A small, slow-growing caudex from a handful of localities in the central mountain ranges of the Richtersveld, in South Africa's Northern Cape. Described by Pillans in 1934 and named for Hans Herre — the "Mesemb Father", curator of the Stellenbosch Botanic Garden for 35 years. The pale grey trunk is sparingly branched, with persistent leaf bases hardening into knobby tubercles that give the entire stem its distinctive cobbled texture. In autumn through spring it pushes out narrow, undulate succulent leaves and small yellow daisy heads; through summer it drops everything and rests completely. Winter-growing. Listed as Vulnerable by SANBI, with only four known wild localities, and threatened by collecting from the wild. Seed reaches the trade in modest quantities, and among caudex enthusiasts it is firmly a collector's piece.
Native climate
Rain concentrates in the warm season, with a dry season of roughly 6 months. Overall mild, with a wide temperature range.
* Accurate distribution data is scarce for this species, so these values are taken from the climate near the approximate center of its native range instead.
Sources: climate & elevation WorldClim 2.1 (1970–2000) · occurrences GBIF · native range POWO · current weather Open-Meteo
Care
Light & Placement
The Richtersveld receives only ~100 mm of rainfall a year, almost all in winter, and O. herrei tucks itself into rock crevices, under boulders, and on south to southeast slopes over quartz gravel. SANBI specifically recommends "morning sun or bright shade" — even in habitat the species is not a full-sun plant. Through the autumn-to-spring growing season give it as much of the weak winter sun as you can to firm up leaves and trunk, but don't push it into harsh direct light. The hard problem is summer placement for a winter-growing species: the priority is keeping the pot as cool and well-ventilated as possible. Move the pot to bright shade out of direct sun (north-facing eaves or about 50% shade cloth), raise it on a bench, and run a circulation fan. Winter indoors above 5°C on a bright window.
Watering
In autumn (September–October), once nighttime lows drop below ~20°C and leaves begin to move, restart with light watering.
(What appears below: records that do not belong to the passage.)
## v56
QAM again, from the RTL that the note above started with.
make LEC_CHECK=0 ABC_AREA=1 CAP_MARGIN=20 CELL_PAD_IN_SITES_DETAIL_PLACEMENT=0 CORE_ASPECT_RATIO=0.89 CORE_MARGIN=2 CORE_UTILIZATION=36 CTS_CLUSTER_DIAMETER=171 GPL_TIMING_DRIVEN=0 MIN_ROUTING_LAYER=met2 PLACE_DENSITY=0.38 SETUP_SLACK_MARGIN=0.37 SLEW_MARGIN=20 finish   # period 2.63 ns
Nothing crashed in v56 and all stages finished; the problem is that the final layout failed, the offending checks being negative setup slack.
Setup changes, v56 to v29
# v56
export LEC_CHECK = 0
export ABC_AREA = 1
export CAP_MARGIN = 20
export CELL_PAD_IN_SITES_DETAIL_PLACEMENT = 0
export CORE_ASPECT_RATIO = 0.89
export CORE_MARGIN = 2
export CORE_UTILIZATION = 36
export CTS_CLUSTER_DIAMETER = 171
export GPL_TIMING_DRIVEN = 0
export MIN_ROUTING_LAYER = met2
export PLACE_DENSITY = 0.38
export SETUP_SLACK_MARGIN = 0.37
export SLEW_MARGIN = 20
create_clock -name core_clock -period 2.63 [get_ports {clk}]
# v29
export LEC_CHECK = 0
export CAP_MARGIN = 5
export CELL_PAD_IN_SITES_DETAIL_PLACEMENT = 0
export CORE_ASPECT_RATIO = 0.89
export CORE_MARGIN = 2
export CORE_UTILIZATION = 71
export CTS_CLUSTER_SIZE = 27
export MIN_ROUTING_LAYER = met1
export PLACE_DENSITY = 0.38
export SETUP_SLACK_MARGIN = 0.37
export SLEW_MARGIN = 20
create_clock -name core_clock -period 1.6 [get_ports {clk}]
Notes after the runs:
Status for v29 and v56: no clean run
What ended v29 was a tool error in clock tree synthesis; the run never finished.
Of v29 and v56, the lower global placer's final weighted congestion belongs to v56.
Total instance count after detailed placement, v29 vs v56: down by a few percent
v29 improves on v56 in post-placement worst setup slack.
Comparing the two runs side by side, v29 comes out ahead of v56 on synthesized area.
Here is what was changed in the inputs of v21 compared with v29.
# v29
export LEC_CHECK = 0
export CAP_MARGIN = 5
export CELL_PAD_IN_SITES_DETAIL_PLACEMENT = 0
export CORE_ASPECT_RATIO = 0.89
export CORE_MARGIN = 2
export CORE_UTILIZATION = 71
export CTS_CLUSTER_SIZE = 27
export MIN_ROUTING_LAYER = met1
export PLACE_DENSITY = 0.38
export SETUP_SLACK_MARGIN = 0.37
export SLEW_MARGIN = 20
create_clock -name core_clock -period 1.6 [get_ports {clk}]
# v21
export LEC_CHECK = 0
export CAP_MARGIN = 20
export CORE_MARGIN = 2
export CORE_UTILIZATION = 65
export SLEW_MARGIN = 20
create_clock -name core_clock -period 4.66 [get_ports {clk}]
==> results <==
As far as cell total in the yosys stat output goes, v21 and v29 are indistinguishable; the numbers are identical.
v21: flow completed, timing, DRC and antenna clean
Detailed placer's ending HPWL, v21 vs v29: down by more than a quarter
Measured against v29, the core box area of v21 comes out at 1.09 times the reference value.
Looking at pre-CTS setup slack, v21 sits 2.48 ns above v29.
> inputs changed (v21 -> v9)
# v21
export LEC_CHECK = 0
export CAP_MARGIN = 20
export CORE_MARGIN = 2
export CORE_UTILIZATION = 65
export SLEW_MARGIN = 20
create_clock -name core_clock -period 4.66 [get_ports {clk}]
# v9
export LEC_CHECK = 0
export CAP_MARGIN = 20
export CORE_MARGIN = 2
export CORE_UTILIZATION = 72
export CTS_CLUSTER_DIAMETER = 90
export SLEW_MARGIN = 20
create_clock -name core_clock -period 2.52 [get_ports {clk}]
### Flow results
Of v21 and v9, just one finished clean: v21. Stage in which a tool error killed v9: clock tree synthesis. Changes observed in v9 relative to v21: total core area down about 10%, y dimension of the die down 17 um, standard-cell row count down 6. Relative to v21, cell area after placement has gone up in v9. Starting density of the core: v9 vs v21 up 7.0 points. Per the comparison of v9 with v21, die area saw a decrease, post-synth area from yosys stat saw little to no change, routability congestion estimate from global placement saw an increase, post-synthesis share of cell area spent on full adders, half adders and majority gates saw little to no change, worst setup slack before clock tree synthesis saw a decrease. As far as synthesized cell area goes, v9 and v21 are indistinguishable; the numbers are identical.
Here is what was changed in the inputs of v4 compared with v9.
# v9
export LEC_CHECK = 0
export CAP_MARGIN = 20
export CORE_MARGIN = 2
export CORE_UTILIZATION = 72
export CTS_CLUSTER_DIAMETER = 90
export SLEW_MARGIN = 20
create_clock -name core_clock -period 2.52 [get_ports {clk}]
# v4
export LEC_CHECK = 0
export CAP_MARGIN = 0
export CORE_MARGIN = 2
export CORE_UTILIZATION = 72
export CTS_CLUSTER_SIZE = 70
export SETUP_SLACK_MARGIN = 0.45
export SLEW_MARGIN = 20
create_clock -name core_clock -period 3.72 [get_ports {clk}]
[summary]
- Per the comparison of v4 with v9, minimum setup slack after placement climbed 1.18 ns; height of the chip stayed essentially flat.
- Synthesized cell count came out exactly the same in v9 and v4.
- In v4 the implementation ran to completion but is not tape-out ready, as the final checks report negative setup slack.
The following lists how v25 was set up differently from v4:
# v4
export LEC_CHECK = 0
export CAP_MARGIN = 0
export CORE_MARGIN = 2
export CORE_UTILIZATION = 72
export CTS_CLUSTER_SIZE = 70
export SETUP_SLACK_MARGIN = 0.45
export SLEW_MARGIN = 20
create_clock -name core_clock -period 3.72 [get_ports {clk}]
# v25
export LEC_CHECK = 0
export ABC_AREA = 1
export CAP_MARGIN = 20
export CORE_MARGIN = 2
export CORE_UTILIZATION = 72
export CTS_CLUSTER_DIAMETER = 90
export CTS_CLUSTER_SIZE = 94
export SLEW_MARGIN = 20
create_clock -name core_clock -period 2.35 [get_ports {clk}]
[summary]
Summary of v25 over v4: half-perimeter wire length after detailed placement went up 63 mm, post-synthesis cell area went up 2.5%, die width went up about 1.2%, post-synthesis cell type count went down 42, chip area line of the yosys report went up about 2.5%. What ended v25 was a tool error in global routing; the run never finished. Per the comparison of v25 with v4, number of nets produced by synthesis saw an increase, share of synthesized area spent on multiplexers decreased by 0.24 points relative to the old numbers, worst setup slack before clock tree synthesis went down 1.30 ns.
v19:
Design axi4_dut, start of the top module:
module axi4_dut 
   (
    input wire ACLK,
    input wire ARESETn,
    input wire [4-1:0] MEM_AWID,
    input wire [32-1:0] MEM_AWADDR,
    input wire [8-1:0] MEM_AWLEN,
    input wire [3-1:0] MEM_AWSIZE,
    input wire [2-1:0] MEM_AWBURST,
    input wire [1-1:0] MEM_AWLOCK,
    input wire [4-1:0] MEM_AWCACHE,
    input wire [3-1:0] MEM_AWPROT,
    input wire [4-1:0] MEM_AWQOS,
    input wire MEM_AWVALID,
    output wire MEM_AWREADY,
    input wire [32-1:0] MEM_WDATA,
    input wire [(32/8)-1:0] MEM_WSTRB,
    input wire MEM_WLAST,
    input wire MEM_WVALID,
    output wire MEM_WREADY,
    output wire [4-1:0] MEM_BID,
    output wire [2-1:0] MEM_BRESP,
    output wire MEM_BVALID,
    input wire MEM_BREADY,
    input wire [4-1:0] MEM_ARID,
    input wire [32-1:0] MEM_ARADDR,
    input wire [8-1:0] MEM_ARLEN,
    input wire [3-1:0] MEM_ARSIZE,
    input wire [2-1:0] MEM_ARBURST,
    input wire [1-1:0] MEM_ARLOCK,
    input wire [4-1:0] MEM_ARCACHE,
    input wire [3-1:0] MEM_ARPROT,
    input wire [4-1:0] MEM_ARQOS,
    input wire MEM_ARVALID,
    output wire MEM_ARREADY,
    output wire [4-1:0] MEM_RID,
    output wire [32-1:0] MEM_RDATA,
    output wire [2-1:0] MEM_RRESP,
    output wire MEM_RLAST,
    output wire MEM_RVALID,
    input wire MEM_RREADY
);
Size in the first run: ~220 I/O pins, ~130000 µm² of cells after synthesis.
export LEC_CHECK = 0
export CAP_MARGIN = 20
export CORE_MARGIN = 2
export CORE_UTILIZATION = 70
export SETUP_SLACK_MARGIN = 1.0
export SLEW_MARGIN = 20
create_clock -name core_clock -period 4.15 [get_ports {ACLK}]
run.sh (not shown) runs the stock make flow with config.mk's settings and CLKGATE_MAP_FILE=.
| v19 | all stages done | FAIL | negative setup slack |
Inputs modified between v19 and v52:
Settings: CORE_UTILIZATION now 65, was 70; ABC_AREA now 1, previously not set; PLACE_DENSITY now 0.6, previously not set; SETUP_SLACK_MARGIN no longer set, was 1.0; the clock period (ns, I/O delays scaled along) now 11.5, was 4.15.
--- outcome ---
v52 finished every stage and its layout cleared the timing, design-rule and antenna checks.
| fraction of standard cell area that is sequential | v52 vs v19 | ≈ equal |
Relative to v19, global routing usage summed across all routing layers decreased by 2.7 points in v52.
v52 vs. v19: area figure in the yosys stat output now larger; hold slack comparable; worst path setup slack after routing now larger.
Compared with v19, in v52 switching part of the total power grew by 8.2 points, clock skew shrank by 0.0095 ns.
v52 vs v19: routed wire length up in v52
Of the two values seen for capturing element of the worst setup path, MEM_ARREADY was produced by v52 and r_fifo.mem[1][29] by v19.
==> 07-04: inputs <==
## LASER
module LASER (
    input CLK,
    input RST,
    input [3:0] X,
    input [3:0] Y,
    output reg [3:0] C1X,
    output reg [3:0] C1Y,
    output reg [3:0] C2X,
    output reg [3:0] C2Y,
    output reg DONE
);
    localparam S_IDLE           = 4'd0;
    localparam S_READ           = 4'd1;
    localparam S_INIT_C1        = 4'd2;
    localparam S_CALC_C1        = 4'd3;
    localparam S_UPDATE_C1      = 4'd4;
    localparam S_INIT_C2        = 4'd5;
    localparam S_CALC_C2        = 4'd6;
    localparam S_UPDATE_C2      = 4'd7;
    localparam S_CHECK_CONV     = 4'd8;
    localparam S_DONE           = 4'd9;
    localparam S_WAIT           = 4'd10;
    reg [3:0] state;
    reg [5:0] pixel_count;
    reg [3:0] X_MEM [0:39];
    reg [3:0] Y_MEM [0:39];
    reg [5:0] mark_data;        
    reg [3:0] index_X, index_Y; 
    reg [5:0] current_hit_count;
    reg [5:0] best_hit_count;
    reg [3:0] best_c1x, best_c1y;
    reg [3:0] best_c2x, best_c2y;
    reg [3:0] old_c1x, old_c1y, old_c2x, old_c2y;
    reg p0_scan, p1_scan, p2_scan, p3_scan;    
    reg p0_fix,  p1_fix,  p2_fix,  p3_fix;     
    reg hit0, hit1, hit2, hit3;                
    reg [3:0] fixed_cx, fixed_cy;
    always @(posedge CLK or posedge RST) begin
        if (RST) begin
            state <= S_IDLE;
            pixel_count <= 0;
            DONE <= 0;
            C1X <= 0; C1Y <= 0; C2X <= 0; C2Y <= 0;
            mark_data <= 0;
            index_X <= 0; index_Y <= 0;
            current_hit_count <= 0; best_hit_count <= 0;
            best_c1x <= 0; best_c1y <= 0; best_c2x <= 0; best_c2y <= 0;
        end
        else begin
            case(state)
                S_IDLE: begin
                    DONE <= 0;
                    state <= S_READ;
  ...
clock: 5.98 ns
lec_check: 0
cap_margin: 20
core_margin: 2
core_utilization: 72
cts_cluster_diameter: 277
gpl_timing_driven: 1
min_routing_layer: met1
place_density: 0.64
slew_margin: 20
run.sh (not shown) runs the stock make flow with config.mk's settings and CLKGATE_MAP_FILE=.
==> inputs of 03-20, as changes to 07-04 <==
CORE_UTILIZATION = 70   (was 72)
PLACE_DENSITY = 0.65   (was 0.64)
SETUP_SLACK_MARGIN = -0.28   (was not set)
==> flow/constraint.sdc (replaced) <==
create_clock -name core_clock -period 3.69 [get_ports {CLK}]
set_input_delay 0.7380 -clock core_clock [delete_from_list [all_inputs] [get_ports {CLK}]]
set_output_delay 0.7380 -clock core_clock [all_outputs]
set_load 0.01 [all_outputs]
==> inputs of 06-09, as changes to 07-04 <==
ABC_AREA = 1   (was not set)
CELL_PAD_IN_SITES_GLOBAL_PLACEMENT = 1   (was not set)
CORE_UTILIZATION = 40   (was 72)
CTS_CLUSTER_DIAMETER = 267   (was 277)
GPL_TIMING_DRIVEN = not set   (was 1)
PLACE_DENSITY = not set   (was 0.64)
SETUP_SLACK_MARGIN = -0.14   (was not set)
SLEW_MARGIN = 10   (was 20)
==> flow/constraint.sdc (replaced) <==
create_clock -name core_clock -period 4.08 [get_ports {CLK}]
set_input_delay 0.8160 -clock core_clock [delete_from_list [all_inputs] [get_ports {CLK}]]
set_output_delay 0.8160 -clock core_clock [all_outputs]
set_load 0.01 [all_outputs]
==> impl_metrics.json <==
{
  "outcome": "complete, but fails checks",
  "check.faults": "setup timing",
  "insertedDiodeCount": 4,
  "min_path_cells": 0,
  "setup_ws_ns": -1.07,
  "p_clk_share_pct": 46.5,
  "p_int_mw": 4.55,
  "clk_latency_ns": 0.59,
  "die_h_um": 179,
  "overflow": 0,
  "ys_area_um2": 22000,
  "worst_slew_pin_slew_ns": 1.23,
  "setup_viol": 6,
  "postLayoutCellArea_um2": 26600,
  "p_clk_mw": 2.74,
  "aoi_share_pct": 14.6
}
(the above is from 07-04)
Through the active season, water deeply about once every two weeks. Stop when leaves yellow and drop in spring — keep the plant fully dry through summer. Watering in summer because "the soil looks dry" is the single most reliable way to kill this species.
Substrate
Drainage first, inorganic-led. Akadama : Kanuma : pumice = 3:3:4, with pumice tuned higher to dry faster. The native quartz-gravel substrate is worth keeping in mind — a thin coarse-sand topping helps reduce stagnant moisture around the trunk.
Fertilizer & Supplements
Liquid feed at double dilution once a month through the active season, or a pinch of slow-release at repotting. The species is genuinely slow; pushing fertilizer dulls the texture of the knobby tubercles.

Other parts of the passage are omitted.